### What the task asks
Filter the records below for the word "power". Keep each line that has it.
═════ Task inputs
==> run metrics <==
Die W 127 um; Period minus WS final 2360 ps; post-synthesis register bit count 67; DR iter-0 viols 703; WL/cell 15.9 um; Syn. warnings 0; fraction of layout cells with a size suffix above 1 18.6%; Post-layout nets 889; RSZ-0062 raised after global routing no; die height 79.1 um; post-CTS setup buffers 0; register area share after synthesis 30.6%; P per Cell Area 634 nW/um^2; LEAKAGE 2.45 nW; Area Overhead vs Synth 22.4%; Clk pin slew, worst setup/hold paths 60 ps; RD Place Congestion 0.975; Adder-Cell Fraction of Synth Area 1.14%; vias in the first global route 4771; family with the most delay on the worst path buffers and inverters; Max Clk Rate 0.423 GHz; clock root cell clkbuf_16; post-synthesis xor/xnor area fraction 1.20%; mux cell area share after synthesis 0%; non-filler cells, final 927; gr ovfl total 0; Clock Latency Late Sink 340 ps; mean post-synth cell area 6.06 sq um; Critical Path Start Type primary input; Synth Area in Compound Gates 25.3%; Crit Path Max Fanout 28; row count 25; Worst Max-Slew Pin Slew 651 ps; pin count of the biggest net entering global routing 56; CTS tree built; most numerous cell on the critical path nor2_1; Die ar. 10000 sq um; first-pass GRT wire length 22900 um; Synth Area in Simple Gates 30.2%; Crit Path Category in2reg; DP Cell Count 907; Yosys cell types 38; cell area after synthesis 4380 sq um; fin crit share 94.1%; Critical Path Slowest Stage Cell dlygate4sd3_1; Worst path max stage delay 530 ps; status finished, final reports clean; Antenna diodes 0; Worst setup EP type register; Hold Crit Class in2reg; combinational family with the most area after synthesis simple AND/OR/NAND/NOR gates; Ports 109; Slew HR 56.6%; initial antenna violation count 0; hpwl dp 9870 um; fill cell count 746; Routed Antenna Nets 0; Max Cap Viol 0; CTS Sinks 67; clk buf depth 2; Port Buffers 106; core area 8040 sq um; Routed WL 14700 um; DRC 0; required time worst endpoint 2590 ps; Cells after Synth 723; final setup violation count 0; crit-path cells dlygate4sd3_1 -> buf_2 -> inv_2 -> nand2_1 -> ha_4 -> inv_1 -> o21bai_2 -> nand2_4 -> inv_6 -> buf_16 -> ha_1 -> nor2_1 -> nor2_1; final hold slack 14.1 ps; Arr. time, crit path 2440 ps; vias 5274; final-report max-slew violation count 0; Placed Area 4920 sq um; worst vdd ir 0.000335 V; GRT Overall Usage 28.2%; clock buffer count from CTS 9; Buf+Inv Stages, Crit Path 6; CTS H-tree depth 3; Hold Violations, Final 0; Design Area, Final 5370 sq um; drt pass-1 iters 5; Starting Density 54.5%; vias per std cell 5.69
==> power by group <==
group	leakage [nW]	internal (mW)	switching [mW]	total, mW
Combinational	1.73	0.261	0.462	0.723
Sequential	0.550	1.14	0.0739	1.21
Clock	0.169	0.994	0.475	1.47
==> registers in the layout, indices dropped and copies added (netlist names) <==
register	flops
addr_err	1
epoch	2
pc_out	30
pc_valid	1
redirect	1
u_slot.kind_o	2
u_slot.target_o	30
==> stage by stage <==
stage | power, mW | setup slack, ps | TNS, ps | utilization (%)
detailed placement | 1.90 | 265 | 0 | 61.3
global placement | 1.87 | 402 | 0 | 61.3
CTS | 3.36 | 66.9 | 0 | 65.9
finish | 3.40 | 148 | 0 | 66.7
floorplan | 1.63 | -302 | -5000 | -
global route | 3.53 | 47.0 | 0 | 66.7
══════════
═════ Task inputs
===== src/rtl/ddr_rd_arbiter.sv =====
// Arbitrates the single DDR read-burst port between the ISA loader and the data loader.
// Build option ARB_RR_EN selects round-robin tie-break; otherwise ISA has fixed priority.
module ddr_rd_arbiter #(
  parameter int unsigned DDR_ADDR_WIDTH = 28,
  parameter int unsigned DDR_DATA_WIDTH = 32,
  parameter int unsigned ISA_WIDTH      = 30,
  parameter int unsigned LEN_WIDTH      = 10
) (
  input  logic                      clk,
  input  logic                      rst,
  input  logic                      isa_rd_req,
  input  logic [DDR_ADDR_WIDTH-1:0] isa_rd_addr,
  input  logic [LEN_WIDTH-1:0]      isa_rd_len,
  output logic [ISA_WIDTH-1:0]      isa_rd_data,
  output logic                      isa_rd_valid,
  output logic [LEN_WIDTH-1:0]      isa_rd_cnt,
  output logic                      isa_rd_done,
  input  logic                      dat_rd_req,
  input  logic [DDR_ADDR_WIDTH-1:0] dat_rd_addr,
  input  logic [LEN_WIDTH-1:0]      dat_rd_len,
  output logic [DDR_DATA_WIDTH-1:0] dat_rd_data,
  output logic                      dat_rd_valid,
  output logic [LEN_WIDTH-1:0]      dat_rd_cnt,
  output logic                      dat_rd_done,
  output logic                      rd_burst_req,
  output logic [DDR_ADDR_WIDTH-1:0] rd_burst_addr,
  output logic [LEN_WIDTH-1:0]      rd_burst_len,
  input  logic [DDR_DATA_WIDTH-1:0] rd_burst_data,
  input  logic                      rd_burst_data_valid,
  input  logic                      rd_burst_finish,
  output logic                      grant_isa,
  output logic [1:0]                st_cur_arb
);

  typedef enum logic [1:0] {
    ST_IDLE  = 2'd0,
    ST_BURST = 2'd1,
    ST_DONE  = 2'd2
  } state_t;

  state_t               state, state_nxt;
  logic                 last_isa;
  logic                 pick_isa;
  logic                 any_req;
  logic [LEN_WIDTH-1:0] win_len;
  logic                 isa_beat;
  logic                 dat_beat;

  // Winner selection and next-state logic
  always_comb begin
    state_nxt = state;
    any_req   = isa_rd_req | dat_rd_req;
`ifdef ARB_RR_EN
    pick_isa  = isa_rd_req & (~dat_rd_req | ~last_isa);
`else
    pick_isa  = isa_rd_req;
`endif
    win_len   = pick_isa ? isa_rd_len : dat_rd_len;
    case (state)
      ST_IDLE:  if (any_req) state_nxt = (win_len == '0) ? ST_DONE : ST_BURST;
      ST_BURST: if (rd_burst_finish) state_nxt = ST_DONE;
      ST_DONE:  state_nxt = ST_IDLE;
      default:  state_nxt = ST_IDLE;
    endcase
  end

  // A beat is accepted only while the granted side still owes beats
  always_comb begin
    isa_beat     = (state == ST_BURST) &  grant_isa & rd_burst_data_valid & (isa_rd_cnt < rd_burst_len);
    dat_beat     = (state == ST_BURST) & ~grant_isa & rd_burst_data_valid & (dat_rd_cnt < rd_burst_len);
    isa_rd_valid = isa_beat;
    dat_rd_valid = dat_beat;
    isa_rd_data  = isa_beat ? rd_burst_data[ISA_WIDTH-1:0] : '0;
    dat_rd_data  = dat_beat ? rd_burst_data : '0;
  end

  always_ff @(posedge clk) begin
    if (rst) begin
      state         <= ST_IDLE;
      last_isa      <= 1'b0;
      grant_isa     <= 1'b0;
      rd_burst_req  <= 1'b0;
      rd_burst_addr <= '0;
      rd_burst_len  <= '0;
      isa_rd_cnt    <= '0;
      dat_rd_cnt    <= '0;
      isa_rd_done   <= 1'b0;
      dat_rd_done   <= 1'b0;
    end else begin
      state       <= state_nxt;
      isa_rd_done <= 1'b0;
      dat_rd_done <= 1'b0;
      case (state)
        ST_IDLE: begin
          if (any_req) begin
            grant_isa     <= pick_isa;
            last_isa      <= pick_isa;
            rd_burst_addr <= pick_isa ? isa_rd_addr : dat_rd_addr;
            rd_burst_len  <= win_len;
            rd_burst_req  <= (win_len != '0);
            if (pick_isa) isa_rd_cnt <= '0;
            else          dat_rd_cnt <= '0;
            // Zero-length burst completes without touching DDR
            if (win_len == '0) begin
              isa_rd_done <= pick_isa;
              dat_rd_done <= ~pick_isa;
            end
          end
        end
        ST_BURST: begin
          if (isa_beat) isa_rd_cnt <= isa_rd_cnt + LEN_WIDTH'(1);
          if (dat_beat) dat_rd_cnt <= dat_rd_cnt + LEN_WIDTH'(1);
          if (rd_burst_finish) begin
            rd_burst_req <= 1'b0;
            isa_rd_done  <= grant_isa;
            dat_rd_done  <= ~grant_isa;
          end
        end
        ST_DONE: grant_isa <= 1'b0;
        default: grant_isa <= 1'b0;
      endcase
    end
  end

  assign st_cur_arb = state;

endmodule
══════════
═════ Task inputs
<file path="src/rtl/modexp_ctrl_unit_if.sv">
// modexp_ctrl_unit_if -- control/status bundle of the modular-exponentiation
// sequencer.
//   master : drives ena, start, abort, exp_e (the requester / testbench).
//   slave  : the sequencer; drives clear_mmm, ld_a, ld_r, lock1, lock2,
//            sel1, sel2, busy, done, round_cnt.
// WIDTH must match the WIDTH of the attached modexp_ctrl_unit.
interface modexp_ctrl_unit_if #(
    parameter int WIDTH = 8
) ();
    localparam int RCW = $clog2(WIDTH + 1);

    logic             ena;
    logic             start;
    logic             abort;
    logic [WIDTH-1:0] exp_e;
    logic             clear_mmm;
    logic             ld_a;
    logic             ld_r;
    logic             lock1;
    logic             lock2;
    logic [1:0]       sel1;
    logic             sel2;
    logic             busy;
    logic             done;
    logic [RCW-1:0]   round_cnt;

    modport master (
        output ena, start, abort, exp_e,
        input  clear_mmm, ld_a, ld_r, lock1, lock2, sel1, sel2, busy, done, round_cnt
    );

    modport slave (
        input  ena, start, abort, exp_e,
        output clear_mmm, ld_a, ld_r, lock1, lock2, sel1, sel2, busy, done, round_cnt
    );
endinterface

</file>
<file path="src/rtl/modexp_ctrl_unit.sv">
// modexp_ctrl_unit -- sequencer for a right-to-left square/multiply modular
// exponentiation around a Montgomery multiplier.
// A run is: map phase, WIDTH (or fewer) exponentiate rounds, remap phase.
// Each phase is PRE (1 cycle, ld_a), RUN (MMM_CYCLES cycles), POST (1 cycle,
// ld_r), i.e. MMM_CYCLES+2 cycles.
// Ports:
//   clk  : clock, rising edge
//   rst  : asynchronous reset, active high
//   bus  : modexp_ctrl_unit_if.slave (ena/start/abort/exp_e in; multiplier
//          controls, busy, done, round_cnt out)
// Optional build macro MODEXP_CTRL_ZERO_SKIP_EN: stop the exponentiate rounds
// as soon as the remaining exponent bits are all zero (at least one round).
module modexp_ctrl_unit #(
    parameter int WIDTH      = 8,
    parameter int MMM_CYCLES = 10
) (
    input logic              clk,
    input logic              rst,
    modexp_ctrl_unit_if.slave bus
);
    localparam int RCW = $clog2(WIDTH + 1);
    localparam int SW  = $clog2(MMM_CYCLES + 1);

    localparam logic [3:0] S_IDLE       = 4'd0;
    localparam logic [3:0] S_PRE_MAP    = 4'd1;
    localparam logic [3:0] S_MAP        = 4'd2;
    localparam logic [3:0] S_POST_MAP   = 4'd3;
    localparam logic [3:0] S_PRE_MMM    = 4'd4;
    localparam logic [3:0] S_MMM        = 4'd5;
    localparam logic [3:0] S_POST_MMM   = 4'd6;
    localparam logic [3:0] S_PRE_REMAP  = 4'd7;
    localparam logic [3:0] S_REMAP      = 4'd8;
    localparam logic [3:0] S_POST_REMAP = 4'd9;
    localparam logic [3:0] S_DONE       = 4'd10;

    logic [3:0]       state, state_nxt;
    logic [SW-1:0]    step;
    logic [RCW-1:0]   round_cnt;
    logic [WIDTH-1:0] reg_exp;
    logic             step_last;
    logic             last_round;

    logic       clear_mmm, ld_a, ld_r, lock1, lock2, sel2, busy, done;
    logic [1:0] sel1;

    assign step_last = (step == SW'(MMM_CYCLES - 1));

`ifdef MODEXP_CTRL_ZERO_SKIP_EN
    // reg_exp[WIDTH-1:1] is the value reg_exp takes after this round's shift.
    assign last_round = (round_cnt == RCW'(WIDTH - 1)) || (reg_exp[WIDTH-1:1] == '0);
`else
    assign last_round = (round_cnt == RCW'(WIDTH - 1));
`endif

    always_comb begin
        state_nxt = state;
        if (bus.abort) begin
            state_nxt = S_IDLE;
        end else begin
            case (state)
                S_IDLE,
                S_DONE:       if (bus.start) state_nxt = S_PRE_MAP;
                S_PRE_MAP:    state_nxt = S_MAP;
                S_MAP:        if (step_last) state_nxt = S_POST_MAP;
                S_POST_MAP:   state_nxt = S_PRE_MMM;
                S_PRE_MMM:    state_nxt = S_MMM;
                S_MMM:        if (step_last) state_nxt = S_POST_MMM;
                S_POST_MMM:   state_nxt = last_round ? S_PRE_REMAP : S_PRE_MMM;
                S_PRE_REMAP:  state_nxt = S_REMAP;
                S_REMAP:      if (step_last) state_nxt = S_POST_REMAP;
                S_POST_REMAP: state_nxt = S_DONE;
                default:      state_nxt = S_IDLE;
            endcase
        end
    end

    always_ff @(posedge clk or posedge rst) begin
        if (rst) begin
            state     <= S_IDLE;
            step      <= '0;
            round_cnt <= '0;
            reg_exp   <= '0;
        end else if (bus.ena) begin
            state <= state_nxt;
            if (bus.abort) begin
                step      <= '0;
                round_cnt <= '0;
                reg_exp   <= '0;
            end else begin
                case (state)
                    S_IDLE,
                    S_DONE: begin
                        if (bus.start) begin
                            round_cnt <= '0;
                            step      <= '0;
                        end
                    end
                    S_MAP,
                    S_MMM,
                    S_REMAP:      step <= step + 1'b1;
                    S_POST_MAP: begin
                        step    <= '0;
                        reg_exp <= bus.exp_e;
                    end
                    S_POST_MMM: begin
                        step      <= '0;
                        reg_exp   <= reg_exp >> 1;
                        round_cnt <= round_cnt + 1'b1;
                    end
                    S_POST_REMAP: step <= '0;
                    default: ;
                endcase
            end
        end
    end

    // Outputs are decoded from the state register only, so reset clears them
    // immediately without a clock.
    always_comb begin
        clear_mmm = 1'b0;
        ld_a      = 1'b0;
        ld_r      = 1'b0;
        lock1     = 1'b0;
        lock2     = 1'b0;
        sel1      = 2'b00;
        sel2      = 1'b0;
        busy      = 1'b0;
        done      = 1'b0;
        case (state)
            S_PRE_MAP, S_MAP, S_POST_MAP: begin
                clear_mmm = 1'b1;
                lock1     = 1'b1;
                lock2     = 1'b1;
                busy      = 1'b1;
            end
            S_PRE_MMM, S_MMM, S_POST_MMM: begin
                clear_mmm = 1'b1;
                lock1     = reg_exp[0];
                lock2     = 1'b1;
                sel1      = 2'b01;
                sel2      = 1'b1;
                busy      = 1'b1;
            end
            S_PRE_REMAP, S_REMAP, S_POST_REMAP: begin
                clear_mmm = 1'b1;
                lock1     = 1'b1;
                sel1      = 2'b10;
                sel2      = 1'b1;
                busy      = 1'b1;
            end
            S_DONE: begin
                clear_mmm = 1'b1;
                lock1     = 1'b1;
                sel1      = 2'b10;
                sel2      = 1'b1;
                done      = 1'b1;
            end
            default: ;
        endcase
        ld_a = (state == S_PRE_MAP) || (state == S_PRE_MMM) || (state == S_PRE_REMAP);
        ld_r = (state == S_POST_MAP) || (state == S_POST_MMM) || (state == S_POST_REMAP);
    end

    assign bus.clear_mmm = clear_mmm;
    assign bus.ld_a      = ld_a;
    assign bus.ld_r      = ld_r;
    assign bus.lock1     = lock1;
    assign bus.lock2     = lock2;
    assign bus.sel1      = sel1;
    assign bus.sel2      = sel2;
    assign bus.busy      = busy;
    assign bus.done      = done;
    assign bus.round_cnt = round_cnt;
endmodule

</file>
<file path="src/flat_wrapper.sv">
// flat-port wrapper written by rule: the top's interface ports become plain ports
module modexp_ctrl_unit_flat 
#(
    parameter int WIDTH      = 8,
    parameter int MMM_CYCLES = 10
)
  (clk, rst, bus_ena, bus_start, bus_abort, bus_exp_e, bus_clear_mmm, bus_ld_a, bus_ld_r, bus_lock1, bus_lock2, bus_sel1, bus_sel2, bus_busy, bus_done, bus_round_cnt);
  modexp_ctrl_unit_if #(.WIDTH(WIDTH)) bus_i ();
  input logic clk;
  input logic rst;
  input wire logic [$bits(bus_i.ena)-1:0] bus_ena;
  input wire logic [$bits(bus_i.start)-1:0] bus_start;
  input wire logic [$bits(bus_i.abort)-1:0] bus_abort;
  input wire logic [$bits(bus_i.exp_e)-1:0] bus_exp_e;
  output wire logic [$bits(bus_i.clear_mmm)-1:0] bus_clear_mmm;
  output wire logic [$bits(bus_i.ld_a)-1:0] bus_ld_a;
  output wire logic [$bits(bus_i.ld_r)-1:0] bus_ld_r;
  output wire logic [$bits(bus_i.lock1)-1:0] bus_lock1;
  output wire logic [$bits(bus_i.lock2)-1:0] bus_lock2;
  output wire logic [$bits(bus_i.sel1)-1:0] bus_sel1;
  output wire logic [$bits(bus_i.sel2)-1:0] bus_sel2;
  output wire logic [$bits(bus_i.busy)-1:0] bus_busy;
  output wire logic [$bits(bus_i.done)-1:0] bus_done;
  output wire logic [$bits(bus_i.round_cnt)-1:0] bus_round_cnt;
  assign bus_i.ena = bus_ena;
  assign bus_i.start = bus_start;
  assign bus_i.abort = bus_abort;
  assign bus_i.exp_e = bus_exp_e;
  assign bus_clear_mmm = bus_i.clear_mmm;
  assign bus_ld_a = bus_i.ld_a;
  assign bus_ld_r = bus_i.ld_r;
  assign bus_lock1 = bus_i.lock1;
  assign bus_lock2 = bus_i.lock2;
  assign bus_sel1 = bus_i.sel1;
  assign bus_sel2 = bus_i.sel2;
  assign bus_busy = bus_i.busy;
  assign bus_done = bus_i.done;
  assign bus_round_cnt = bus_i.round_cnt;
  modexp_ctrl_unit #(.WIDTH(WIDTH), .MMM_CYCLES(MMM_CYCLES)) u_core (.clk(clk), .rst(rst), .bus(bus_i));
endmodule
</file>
══════════
### Response area
==> power by group <==
stage | power, mW | setup slack, ps | TNS, ps | utilization (%)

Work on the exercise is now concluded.